◆ **HOW TO COMPLETE THIS TASK**
Retype word for word the lines of the data below, from the first to the one bearing "slowest_stage = nor2_4", with that one included.

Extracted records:
------------------------------

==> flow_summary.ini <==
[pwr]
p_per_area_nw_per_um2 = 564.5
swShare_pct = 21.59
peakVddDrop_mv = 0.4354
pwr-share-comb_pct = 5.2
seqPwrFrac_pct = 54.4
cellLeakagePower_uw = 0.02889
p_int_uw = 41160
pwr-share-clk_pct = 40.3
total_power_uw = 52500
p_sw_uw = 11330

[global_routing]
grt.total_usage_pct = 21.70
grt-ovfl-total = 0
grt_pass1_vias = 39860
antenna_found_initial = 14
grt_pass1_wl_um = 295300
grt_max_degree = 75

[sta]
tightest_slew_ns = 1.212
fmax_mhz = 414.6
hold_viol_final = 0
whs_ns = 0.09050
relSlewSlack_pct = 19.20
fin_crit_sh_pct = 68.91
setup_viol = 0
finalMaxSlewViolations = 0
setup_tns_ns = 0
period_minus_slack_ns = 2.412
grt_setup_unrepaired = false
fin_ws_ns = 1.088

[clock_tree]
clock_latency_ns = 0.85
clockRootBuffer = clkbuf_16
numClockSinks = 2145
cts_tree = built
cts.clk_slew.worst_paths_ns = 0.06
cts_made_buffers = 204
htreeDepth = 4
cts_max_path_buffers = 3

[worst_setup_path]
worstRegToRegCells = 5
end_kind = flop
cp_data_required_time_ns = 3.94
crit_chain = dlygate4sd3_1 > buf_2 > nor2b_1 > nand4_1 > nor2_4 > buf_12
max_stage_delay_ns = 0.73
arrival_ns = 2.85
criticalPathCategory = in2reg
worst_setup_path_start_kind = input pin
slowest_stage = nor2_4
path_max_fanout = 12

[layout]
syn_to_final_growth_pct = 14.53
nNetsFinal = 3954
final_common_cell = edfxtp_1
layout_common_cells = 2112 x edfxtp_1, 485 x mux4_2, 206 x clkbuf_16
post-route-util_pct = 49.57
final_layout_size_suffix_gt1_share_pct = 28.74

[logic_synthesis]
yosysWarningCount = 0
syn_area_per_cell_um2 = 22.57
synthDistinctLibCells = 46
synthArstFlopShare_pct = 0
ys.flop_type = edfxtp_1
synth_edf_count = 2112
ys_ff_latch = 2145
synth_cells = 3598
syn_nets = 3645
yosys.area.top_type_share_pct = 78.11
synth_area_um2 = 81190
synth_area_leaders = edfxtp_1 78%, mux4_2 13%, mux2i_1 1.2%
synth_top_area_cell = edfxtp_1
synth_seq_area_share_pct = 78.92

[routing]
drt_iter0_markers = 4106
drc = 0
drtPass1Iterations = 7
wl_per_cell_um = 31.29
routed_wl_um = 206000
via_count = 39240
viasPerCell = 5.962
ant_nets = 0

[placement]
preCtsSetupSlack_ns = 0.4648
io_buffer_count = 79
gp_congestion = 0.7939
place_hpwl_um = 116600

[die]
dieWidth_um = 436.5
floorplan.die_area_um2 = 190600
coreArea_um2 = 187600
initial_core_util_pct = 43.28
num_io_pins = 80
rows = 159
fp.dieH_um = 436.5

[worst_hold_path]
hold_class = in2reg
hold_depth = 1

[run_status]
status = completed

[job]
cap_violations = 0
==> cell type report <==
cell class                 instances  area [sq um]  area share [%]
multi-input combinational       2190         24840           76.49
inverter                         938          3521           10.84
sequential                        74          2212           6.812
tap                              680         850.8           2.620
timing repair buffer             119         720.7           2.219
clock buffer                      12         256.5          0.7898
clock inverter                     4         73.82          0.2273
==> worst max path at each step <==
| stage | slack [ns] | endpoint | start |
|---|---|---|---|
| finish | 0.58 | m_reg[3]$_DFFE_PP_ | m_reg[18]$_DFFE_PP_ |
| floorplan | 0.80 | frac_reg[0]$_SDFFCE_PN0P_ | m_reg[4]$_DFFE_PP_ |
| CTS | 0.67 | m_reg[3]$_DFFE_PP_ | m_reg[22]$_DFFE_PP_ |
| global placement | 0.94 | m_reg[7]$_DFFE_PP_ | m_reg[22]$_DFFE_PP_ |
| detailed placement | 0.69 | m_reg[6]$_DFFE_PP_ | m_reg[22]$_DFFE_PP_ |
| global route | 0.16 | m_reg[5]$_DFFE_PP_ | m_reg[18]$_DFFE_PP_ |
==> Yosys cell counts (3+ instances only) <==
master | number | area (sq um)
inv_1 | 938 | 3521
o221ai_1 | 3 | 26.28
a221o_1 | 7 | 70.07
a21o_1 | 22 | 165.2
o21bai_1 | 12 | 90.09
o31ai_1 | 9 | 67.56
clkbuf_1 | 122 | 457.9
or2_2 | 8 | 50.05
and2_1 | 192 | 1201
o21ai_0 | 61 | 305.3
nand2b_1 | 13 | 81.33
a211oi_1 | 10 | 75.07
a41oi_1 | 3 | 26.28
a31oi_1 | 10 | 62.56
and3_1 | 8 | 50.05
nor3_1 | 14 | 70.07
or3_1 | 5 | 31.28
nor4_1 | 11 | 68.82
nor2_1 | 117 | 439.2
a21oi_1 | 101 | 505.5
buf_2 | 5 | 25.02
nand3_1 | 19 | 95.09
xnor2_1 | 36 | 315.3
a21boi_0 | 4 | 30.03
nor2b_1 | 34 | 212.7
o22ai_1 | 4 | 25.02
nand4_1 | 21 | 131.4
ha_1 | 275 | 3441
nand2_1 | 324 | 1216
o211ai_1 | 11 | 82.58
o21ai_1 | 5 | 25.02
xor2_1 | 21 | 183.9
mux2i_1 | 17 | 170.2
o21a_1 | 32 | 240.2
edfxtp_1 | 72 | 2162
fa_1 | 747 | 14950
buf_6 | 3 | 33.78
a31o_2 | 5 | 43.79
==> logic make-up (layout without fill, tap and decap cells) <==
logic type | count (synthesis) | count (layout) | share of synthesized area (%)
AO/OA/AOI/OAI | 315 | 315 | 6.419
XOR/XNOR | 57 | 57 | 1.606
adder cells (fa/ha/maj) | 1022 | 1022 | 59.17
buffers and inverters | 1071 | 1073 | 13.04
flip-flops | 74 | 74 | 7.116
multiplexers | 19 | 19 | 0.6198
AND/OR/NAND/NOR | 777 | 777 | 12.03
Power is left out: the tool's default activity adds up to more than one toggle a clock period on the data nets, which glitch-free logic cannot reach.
===== src/hw/rtl/hrlp_back.sv =====
// parser core: request line state machine and registered result stage
// depends on hrlp_pkg; drains hrlp_queue
module hrlp_back
    import hrlp_pkg::*;
(
    input  logic     i_clk,
    input  logic     i_rst_n,
    input  logic     i_empty,
    input  t_cls     i_cls,
    output logic     o_pop,
    input  logic     i_stall,
    output logic     o_valid,
    output t_out_rsp o_rsp
);

    // parser phases
    localparam logic [3:0] PH_METHOD = 4'd0;
    localparam logic [3:0] PH_SKIP1  = 4'd1;
    localparam logic [3:0] PH_URI    = 4'd2;
    localparam logic [3:0] PH_HEX1   = 4'd3;
    localparam logic [3:0] PH_HEX2   = 4'd4;
    localparam logic [3:0] PH_QUERY  = 4'd5;
    localparam logic [3:0] PH_SKIP2  = 4'd6;
    localparam logic [3:0] PH_PROTO  = 4'd7;
    localparam logic [3:0] PH_MAJOR  = 4'd8;
    localparam logic [3:0] PH_MINOR  = 4'd9;
    localparam logic [3:0] PH_TAIL   = 4'd10;
    localparam logic [3:0] PH_BAD    = 4'd11;
    localparam logic [3:0] PH_ENDED  = 4'd12;

    typedef struct packed {
        logic [1:0] err;
        logic [7:0] major;
        logic [7:0] minor;
    } t_fin;

    // decimal digit append with saturation
    function automatic logic [7:0] sat_dec(input logic [7:0] v, input logic [3:0] d);
        logic [11:0] n;
        n = {v, 3'b000} + {3'b000, v, 1'b0} + {8'b0, d};
        return (n > 12'(SAT_MAX)) ? SAT_MAX : n[7:0];
    endfunction

    // outcome when the line ends in a given phase
    function automatic t_fin finish(input logic [3:0] ph, input logic [1:0] ds,
                                    input logic [7:0] maj, input logic [7:0] mnr);
        t_fin f;
        f.major = maj;
        f.minor = mnr;
        case (ph)
            PH_METHOD, PH_SKIP1: f.err = STAT_NO_REQ;
            PH_URI, PH_HEX1, PH_HEX2, PH_QUERY: begin
                f.err   = STAT_OK;
                f.major = 8'd0;
                f.minor = 8'd9;
            end
            PH_MINOR: f.err = ds[1] ? STAT_OK : STAT_BAD;
            PH_TAIL:  f.err = STAT_OK;
            default:  f.err = STAT_BAD;
        endcase
        if (f.err != STAT_OK) begin
            f.major = 8'd0;
            f.minor = 8'd0;
        end
        return f;
    endfunction

    logic [3:0] r_phase, n_phase;
    logic [2:0] r_verb_length, n_verb_length;
    logic [3:0] r_verb_cand, n_verb_cand;
    logic [2:0] r_method, n_method;
    logic       r_hex_ok, n_hex_ok;
    logic       r_hex_sign, n_hex_sign;
    logic [3:0] r_hex_val, n_hex_val;
    logic [2:0] r_proto_index, n_proto_index;
    logic [7:0] r_major, n_major;
    logic [7:0] r_minor, n_minor;
    logic [1:0] r_digit_seen, n_digit_seen;
    logic [1:0] r_err, n_err;
    logic       r_out_valid, n_out_valid;
    t_out_rsp   r_out, n_out;

    logic       take;
    logic       res_v;
    t_out_rsp   res;
    logic [3:0] cur;
    logic [2:0] pidx;
    t_fin       fin;
    logic [7:0] hex_v;

    // pop one request whenever the result register can take its outcome
    assign take    = !i_empty && (!r_out_valid || !i_stall);
    assign o_pop   = take;
    assign o_valid = r_out_valid;
    assign o_rsp   = r_out;

    // percent escape value from the held first byte and this byte
    always_comb begin
        if (r_hex_sign) begin
            hex_v = i_cls.hex_ok ? {4'b0, i_cls.hex_val} : 8'd0;
        end else if (r_hex_ok) begin
            hex_v = i_cls.hex_ok ? {r_hex_val, i_cls.hex_val} : {4'b0, r_hex_val};
        end else begin
            hex_v = 8'd0;
        end
    end

    // line outcome, from stored values once the line has ended early
    always_comb begin
        if (r_phase == PH_ENDED) begin
            fin.err   = r_err;
            fin.major = r_major;
            fin.minor = r_minor;
        end else begin
            fin = finish(r_phase, r_digit_seen, r_major, r_minor);
        end
    end

    // parser state machine
    always_comb begin
        n_phase       = r_phase;
        n_verb_length = r_verb_length;
        n_verb_cand   = r_verb_cand;
        n_method      = r_method;
        n_hex_ok      = r_hex_ok;
        n_hex_sign    = r_hex_sign;
        n_hex_val     = r_hex_val;
        n_proto_index = r_proto_index;
        n_major       = r_major;
        n_minor       = r_minor;
        n_digit_seen  = r_digit_seen;
        n_err         = r_err;
        res_v         = 1'b0;
        res           = '0;
        cur           = r_phase;
        pidx          = r_proto_index;

        // leaving a space run falls through into the next phase
        if (r_phase == PH_SKIP1 && !i_cls.is_space) begin
            cur = PH_URI;
        end
        if (r_phase == PH_SKIP2 && !i_cls.is_space) begin
            cur  = PH_PROTO;
            pidx = 3'd0;
        end

        if (take) begin
            if (i_cls.cmd) begin
                // end of line: summary and back to reset values
                res_v             = 1'b1;
                res.kind          = KIND_SUMMARY;
                res.method        = r_method;
                res.version_major = fin.major;
                res.version_minor = fin.minor;
                res.status        = fin.err;
                res.keep_alive    = (fin.err == STAT_OK) &&
                                    ((fin.major > 8'd1) ||
                                     (fin.major == 8'd1 && fin.minor >= 8'd1));
                n_phase       = PH_METHOD;
                n_verb_length = 3'd0;
                n_verb_cand   = 4'hF;
                n_method      = METH_UNKNOWN;
                n_hex_ok      = 1'b0;
                n_hex_sign    = 1'b0;
                n_hex_val     = 4'd0;
                n_proto_index = 3'd0;
                n_major       = 8'd0;
                n_minor       = 8'd0;
                n_digit_seen  = 2'd0;
                n_err         = STAT_OK;
            end else if (r_phase == PH_ENDED) begin
                n_phase = PH_ENDED;
            end else if (i_cls.is_zero) begin
                // zero byte ends the line early
                n_err   = fin.err;
                n_major = fin.major;
                n_minor = fin.minor;
                n_phase = PH_ENDED;
            end else begin
                case (cur)
                    PH_METHOD: begin
                        if (i_cls.is_space) begin
                            n_method = METH_UNKNOWN;
                            for (int k = 0; k < 4; k++) begin
                                if (r_verb_cand[k] && verb_len(2'(k)) == r_verb_length) begin
                                    n_method = 3'(k);
                                end
                            end
                            n_phase = PH_SKIP1;
                        end else begin
                            for (int k = 0; k < 4; k++) begin
                                if (r_verb_length >= verb_len(2'(k)) ||
                                    verb_char(2'(k), r_verb_length[1:0]) != i_cls.data) begin
                                    n_verb_cand[k] = 1'b0;
                                end
                            end
                            if (r_verb_length < 3'd7) begin
                                n_verb_length = r_verb_length + 3'd1;
                            end
                        end
                    end
                    PH_SKIP1: begin
                        n_phase = PH_SKIP1;
                    end
                    PH_URI: begin
                        if (i_cls.is_space) begin
                            n_phase = PH_SKIP2;
                        end else if (i_cls.is_quest) begin
                            n_phase = PH_QUERY;
                        end else if (i_cls.is_pct) begin
                            n_phase = PH_HEX1;
                        end else begin
                            n_phase      = PH_URI;
                            res_v        = 1'b1;
                            res.kind     = KIND_URI;
                            res.out_byte = i_cls.is_plus ? CH_SPACE : i_cls.data;
                        end
                    end
                    PH_HEX1: begin
                        n_hex_ok   = i_cls.hex_ok;
                        n_hex_sign = i_cls.hex_sign;
                        n_hex_val  = i_cls.hex_val;
                        n_phase    = PH_HEX2;
                    end
                    PH_HEX2: begin
                        n_phase = PH_URI;
                        if (hex_v != 8'd0) begin
                            res_v        = 1'b1;
                            res.kind     = KIND_URI;
                            res.out_byte = hex_v;
                        end
                    end
                    PH_QUERY: begin
                        if (i_cls.is_space) begin
                            n_phase = PH_SKIP2;
                        end else begin
                            res_v        = 1'b1;
                            res.kind     = KIND_QUERY;
                            res.out_byte = i_cls.data;
                        end
                    end
                    PH_SKIP2: begin
                        n_phase = PH_SKIP2;
                    end
                    PH_PROTO: begin
                        if (pidx < PROTO_LEN && proto_char(pidx) == i_cls.data) begin
                            n_proto_index = pidx + 3'd1;
                            n_phase = (pidx + 3'd1 == PROTO_LEN) ? PH_MAJOR : PH_PROTO;
                        end else begin
                            n_proto_index = pidx;
                            n_phase       = PH_BAD;
                        end
                    end
                    PH_MAJOR: begin
                        if (i_cls.is_digit) begin
                            n_major         = sat_dec(r_major, i_cls.hex_val);
                            n_digit_seen[0] = 1'b1;
                        end else if (i_cls.is_dot && r_digit_seen[0]) begin
                            n_phase = PH_MINOR;
                        end else begin
                            n_phase = PH_BAD;
                        end
                    end
                    PH_MINOR: begin
                        if (i_cls.is_digit) begin
                            n_minor         = sat_dec(r_minor, i_cls.hex_val);
                            n_digit_seen[1] = 1'b1;
                        end else begin
                            n_phase = r_digit_seen[1] ? PH_TAIL : PH_BAD;
                        end
                    end
                    default: begin
                        n_phase = r_phase;
                    end
                endcase
            end
        end
    end

    // result register: load a new result or drain the taken one
    always_comb begin
        n_out_valid = r_out_valid;
        n_out       = r_out;
        if (take && res_v) begin
            n_out_valid = 1'b1;
            n_out       = res;
        end else if (!i_stall) begin
            n_out_valid = 1'b0;
        end
    end

    // control state
    always_ff @(posedge i_clk) begin
        if (!i_rst_n) begin
            r_phase       <= PH_METHOD;
            r_verb_length <= 3'd0;
            r_verb_cand   <= 4'hF;
            r_method      <= METH_UNKNOWN;
            r_hex_ok      <= 1'b0;
            r_hex_sign    <= 1'b0;
            r_hex_val     <= 4'd0;
            r_proto_index <= 3'd0;
            r_major       <= 8'd0;
            r_minor       <= 8'd0;
            r_digit_seen  <= 2'd0;
            r_err         <= STAT_OK;
            r_out_valid   <= 1'b0;
        end else begin
            r_phase       <= n_phase;
            r_verb_length <= n_verb_length;
            r_verb_cand   <= n_verb_cand;
            r_method      <= n_method;
            r_hex_ok      <= n_hex_ok;
            r_hex_sign    <= n_hex_sign;
            r_hex_val     <= n_hex_val;
            r_proto_index <= n_proto_index;
            r_major       <= n_major;
            r_minor       <= n_minor;
            r_digit_seen  <= n_digit_seen;
            r_err         <= n_err;
            r_out_valid   <= n_out_valid;
        end
    end

    // result payload
    always_ff @(posedge i_clk) begin
        r_out <= n_out;
    end

endmodule
`src/rtl/gmr_pkg.sv`:
```
// shared constants, codes and command/status types of the grid maze reachability block
package gmr_pkg;

  localparam int MAX_ROWS   = 32;
  localparam int MAX_COLS   = 32;
  localparam int CELLS      = MAX_ROWS * MAX_COLS;
  localparam int ROW_W      = $clog2(MAX_ROWS);
  localparam int COL_W      = $clog2(MAX_COLS);
  localparam int DIM_W      = 6;
  localparam int POS_W      = $clog2(CELLS);
  localparam int CNT_W      = POS_W + 1;
  localparam int CFG_IDX_W  = 3;
  localparam int CFG_DATA_W = 6;

  typedef enum logic [CFG_IDX_W-1:0] {
    CFG_ROW_COUNT = 3'd0,
    CFG_COL_COUNT = 3'd1,
    CFG_START_ROW = 3'd2,
    CFG_START_COL = 3'd3,
    CFG_GOAL_ROW  = 3'd4,
    CFG_GOAL_COL  = 3'd5
  } gmr_cfg_e;

  typedef enum logic [1:0] {
    DIR_N = 2'd0,
    DIR_S = 2'd1,
    DIR_W = 2'd2,
    DIR_E = 2'd3
  } gmr_dir_e;

  typedef struct packed {
    logic     load;
    logic     init;
    logic     mark;
    logic     push;
    logic     pop;
    logic     take;
    logic     nb_calc;
    gmr_dir_e dir;
    logic     emit;
    logic     emit_val;
  } gmr_cmd_t;

  typedef struct packed {
    logic out_busy;
    logic trivial_hit;
    logic off_grid;
    logic stack_empty;
    logic nb_ok;
    logic nb_enter;
    logic nb_goal;
  } gmr_sts_t;

endpackage

```
`src/rtl/gmr_ctrl.sv`:
```
// search sequencer: cell loading, stack walk and result hand-off
module gmr_ctrl
  import gmr_pkg::*;
(
  input  logic     clk_i,
  input  logic     rst_ni,
  input  logic     in_valid_i,
  input  logic     in_last_i,
  output logic     in_ready_o,
  input  gmr_sts_t sts_i,
  output gmr_cmd_t cmd_o
);

  typedef enum logic [3:0] {
    ST_LOAD,
    ST_SETUP,
    ST_INIT,
    ST_START_PUSH,
    ST_POP,
    ST_POP_WAIT,
    ST_NB_CALC,
    ST_NB_READ,
    ST_NB_CHECK,
    ST_REPORT
  } state_e;

  state_e   state_q;
  gmr_dir_e dir_q;
  logic     found_q;
  gmr_dir_e dir_next;

  always_comb begin
    case (dir_q)
      DIR_N:   dir_next = DIR_S;
      DIR_S:   dir_next = DIR_W;
      DIR_W:   dir_next = DIR_E;
      default: dir_next = DIR_N;
    endcase
  end

  assign in_ready_o = (state_q == ST_LOAD);

  always_comb begin
    cmd_o          = '0;
    cmd_o.dir      = dir_q;
    cmd_o.emit_val = found_q;
    case (state_q)
      ST_LOAD:       cmd_o.load = in_valid_i;
      ST_INIT:       cmd_o.init = 1'b1;
      ST_START_PUSH: begin
        cmd_o.mark = 1'b1;
        cmd_o.push = 1'b1;
      end
      ST_POP:        cmd_o.pop = !sts_i.stack_empty;
      ST_POP_WAIT:   cmd_o.take = 1'b1;
      ST_NB_CALC:    cmd_o.nb_calc = sts_i.nb_ok;
      ST_NB_CHECK:   begin
        cmd_o.mark = sts_i.nb_enter;
        cmd_o.push = sts_i.nb_enter && !sts_i.nb_goal;
      end
      ST_REPORT:     cmd_o.emit = !sts_i.out_busy;
      default:       cmd_o.load = 1'b0;
    endcase
  end

  always_ff @(posedge clk_i or negedge rst_ni) begin
    if (!rst_ni) begin
      state_q <= ST_LOAD;
      dir_q   <= DIR_N;
      found_q <= 1'b0;
    end else begin
      case (state_q)
        ST_LOAD: begin
          if (in_valid_i && in_last_i) begin
            state_q <= ST_SETUP;
          end
        end
        ST_SETUP: begin
          if (sts_i.trivial_hit) begin
            found_q <= 1'b1;
            state_q <= ST_REPORT;
          end else if (sts_i.off_grid) begin
            found_q <= 1'b0;
            state_q <= ST_REPORT;
          end else begin
            state_q <= ST_INIT;
          end
        end
        ST_INIT:       state_q <= ST_START_PUSH;
        ST_START_PUSH: state_q <= ST_POP;
        ST_POP: begin
          if (sts_i.stack_empty) begin
            found_q <= 1'b0;
            state_q <= ST_REPORT;
          end else begin
            state_q <= ST_POP_WAIT;
          end
        end
        ST_POP_WAIT: begin
          dir_q   <= DIR_N;
          state_q <= ST_NB_CALC;
        end
        ST_NB_CALC: begin
          if (sts_i.nb_ok) begin
            state_q <= ST_NB_READ;
          end else if (dir_q == DIR_E) begin
            state_q <= ST_POP;
          end else begin
            dir_q <= dir_next;
          end
        end
        ST_NB_READ: state_q <= ST_NB_CHECK;
        ST_NB_CHECK: begin
          if (sts_i.nb_enter && sts_i.nb_goal) begin
            found_q <= 1'b1;
            state_q <= ST_REPORT;
          end else if (dir_q == DIR_E) begin
            state_q <= ST_POP;
          end else begin
            dir_q   <= dir_next;
            state_q <= ST_NB_CALC;
          end
        end
        ST_REPORT: begin
          if (!sts_i.out_busy) begin
            state_q <= ST_LOAD;
          end
        end
        default: state_q <= ST_LOAD;
      endcase
    end
  end

endmodule

```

------------------------------

◆ **RESULT OF THE TASK**
==> flow_summary.ini <==
[pwr]
p_per_area_nw_per_um2 = 564.5
swShare_pct = 21.59
peakVddDrop_mv = 0.4354
pwr-share-comb_pct = 5.2
seqPwrFrac_pct = 54.4
cellLeakagePower_uw = 0.02889
p_int_uw = 41160
pwr-share-clk_pct = 40.3
total_power_uw = 52500
p_sw_uw = 11330

[global_routing]
grt.total_usage_pct = 21.70
grt-ovfl-total = 0
grt_pass1_vias = 39860
antenna_found_initial = 14
grt_pass1_wl_um = 295300
grt_max_degree = 75

[sta]
tightest_slew_ns = 1.212
fmax_mhz = 414.6
hold_viol_final = 0
whs_ns = 0.09050
relSlewSlack_pct = 19.20
fin_crit_sh_pct = 68.91
setup_viol = 0
finalMaxSlewViolations = 0
setup_tns_ns = 0
period_minus_slack_ns = 2.412
grt_setup_unrepaired = false
fin_ws_ns = 1.088

[clock_tree]
clock_latency_ns = 0.85
clockRootBuffer = clkbuf_16
numClockSinks = 2145
cts_tree = built
cts.clk_slew.worst_paths_ns = 0.06
cts_made_buffers = 204
htreeDepth = 4
cts_max_path_buffers = 3

[worst_setup_path]
worstRegToRegCells = 5
end_kind = flop
cp_data_required_time_ns = 3.94
crit_chain = dlygate4sd3_1 > buf_2 > nor2b_1 > nand4_1 > nor2_4 > buf_12
max_stage_delay_ns = 0.73
arrival_ns = 2.85
criticalPathCategory = in2reg
worst_setup_path_start_kind = input pin
slowest_stage = nor2_4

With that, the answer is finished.